Abstract 112: Concurrent analysis between copy number variation and gene expression of non-smoking lung cancer females in Taiwan

Abstract

Abstract Although smoking has been proved to be an important factor for lung cancer, the etiology and molecular mechanisms of non-smoking female lung cancer remain unclear. We collected paired normal and tumor lung tissues from 44 female non-smoking lung cancer patients. Copy number variation and Gene expression profiles were analyzed by Affymetrix U133plus 2.0 expression arrays and Affymetrix SNP 6.0 single nucleotide polymorphism (SNP) arrays. The data from two platforms were integrated for concurrent analyses in order to elucidate the putative molecular mechanisms. We first identified the probes located at the same region of gene expression and copy number variation (CNV).
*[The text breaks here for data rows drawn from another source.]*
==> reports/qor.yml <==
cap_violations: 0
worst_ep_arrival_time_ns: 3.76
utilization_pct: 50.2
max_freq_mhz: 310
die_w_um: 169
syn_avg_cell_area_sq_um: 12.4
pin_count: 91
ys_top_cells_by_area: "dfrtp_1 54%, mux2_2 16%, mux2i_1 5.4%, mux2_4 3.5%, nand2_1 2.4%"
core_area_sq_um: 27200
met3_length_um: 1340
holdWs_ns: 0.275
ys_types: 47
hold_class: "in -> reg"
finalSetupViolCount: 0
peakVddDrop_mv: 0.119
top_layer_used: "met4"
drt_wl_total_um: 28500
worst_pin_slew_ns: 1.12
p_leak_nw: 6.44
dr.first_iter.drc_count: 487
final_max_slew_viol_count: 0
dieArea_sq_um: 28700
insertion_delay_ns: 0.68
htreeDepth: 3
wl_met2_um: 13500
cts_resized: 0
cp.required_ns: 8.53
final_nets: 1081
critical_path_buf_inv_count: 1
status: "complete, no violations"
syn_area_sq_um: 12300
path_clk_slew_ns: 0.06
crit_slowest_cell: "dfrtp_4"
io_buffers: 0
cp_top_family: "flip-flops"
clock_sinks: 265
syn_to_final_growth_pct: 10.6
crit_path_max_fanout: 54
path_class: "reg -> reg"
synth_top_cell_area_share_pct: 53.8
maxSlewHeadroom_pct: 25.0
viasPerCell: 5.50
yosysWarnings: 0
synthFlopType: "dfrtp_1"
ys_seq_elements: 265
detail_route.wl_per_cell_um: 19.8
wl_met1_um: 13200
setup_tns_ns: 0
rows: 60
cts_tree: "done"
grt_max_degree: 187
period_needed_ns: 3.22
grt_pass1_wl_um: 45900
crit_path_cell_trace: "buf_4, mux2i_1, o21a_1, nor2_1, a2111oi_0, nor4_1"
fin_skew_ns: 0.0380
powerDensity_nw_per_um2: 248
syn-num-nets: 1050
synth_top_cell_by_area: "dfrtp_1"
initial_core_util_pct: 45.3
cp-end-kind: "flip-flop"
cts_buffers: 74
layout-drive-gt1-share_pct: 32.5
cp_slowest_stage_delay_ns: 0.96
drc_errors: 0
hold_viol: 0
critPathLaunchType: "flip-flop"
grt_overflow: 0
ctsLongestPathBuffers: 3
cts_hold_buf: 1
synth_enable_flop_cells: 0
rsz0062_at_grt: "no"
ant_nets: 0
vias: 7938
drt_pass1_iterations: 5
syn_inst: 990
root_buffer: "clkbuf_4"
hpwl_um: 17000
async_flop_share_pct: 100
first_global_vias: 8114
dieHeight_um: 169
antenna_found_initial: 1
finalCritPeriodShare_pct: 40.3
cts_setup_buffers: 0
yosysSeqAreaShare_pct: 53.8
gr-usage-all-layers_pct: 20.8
Next, we calculated the Pearson correlation coefficient to assess the association between log intensity values of mRNA expression and the corresponding averaged intensity values of SNP probes in both tumor and normal tissues. Genes were then selected based on the following two criteria: (1) the difference in expression-SNP correlations between normal and tumor tissues > 0.7, and (2) the absolute expression-SNP correlation of either normal or tumor >0.3. The selected genes were further analyzed by Ingenuity Pathway Analysis (IPA) to explore the related pathways and networks. Results of IPA showed that mitochondrial dysfunction, IGF-1 signaling, and cell cycle: G1/S checkpoint regulation pathways were significantly dysregulated in tumor tissues. The associations between lung cancer and genomic alternations in these enriched pathways have been reported previously, such as overexpression of IGF1R in IGF-1 signaling pathway might resist EGFR inhibitors used in lung cancer treatment. In summary, with the integrated data of copy number variation and expression, the concurrent analyses help to dissect lung carcinogenesis of non-smoking lung cancer females in Taiwan. Citation Format: {Authors}. {Abstract title} [abstract]. In: Proceedings of the 101st Annual Meeting of the American Association for Cancer Research; 2010 Apr 17-21; Washington, DC. Philadelphia (PA): AACR; Cancer Res 2010;70(8 Suppl):Abstract nr 112.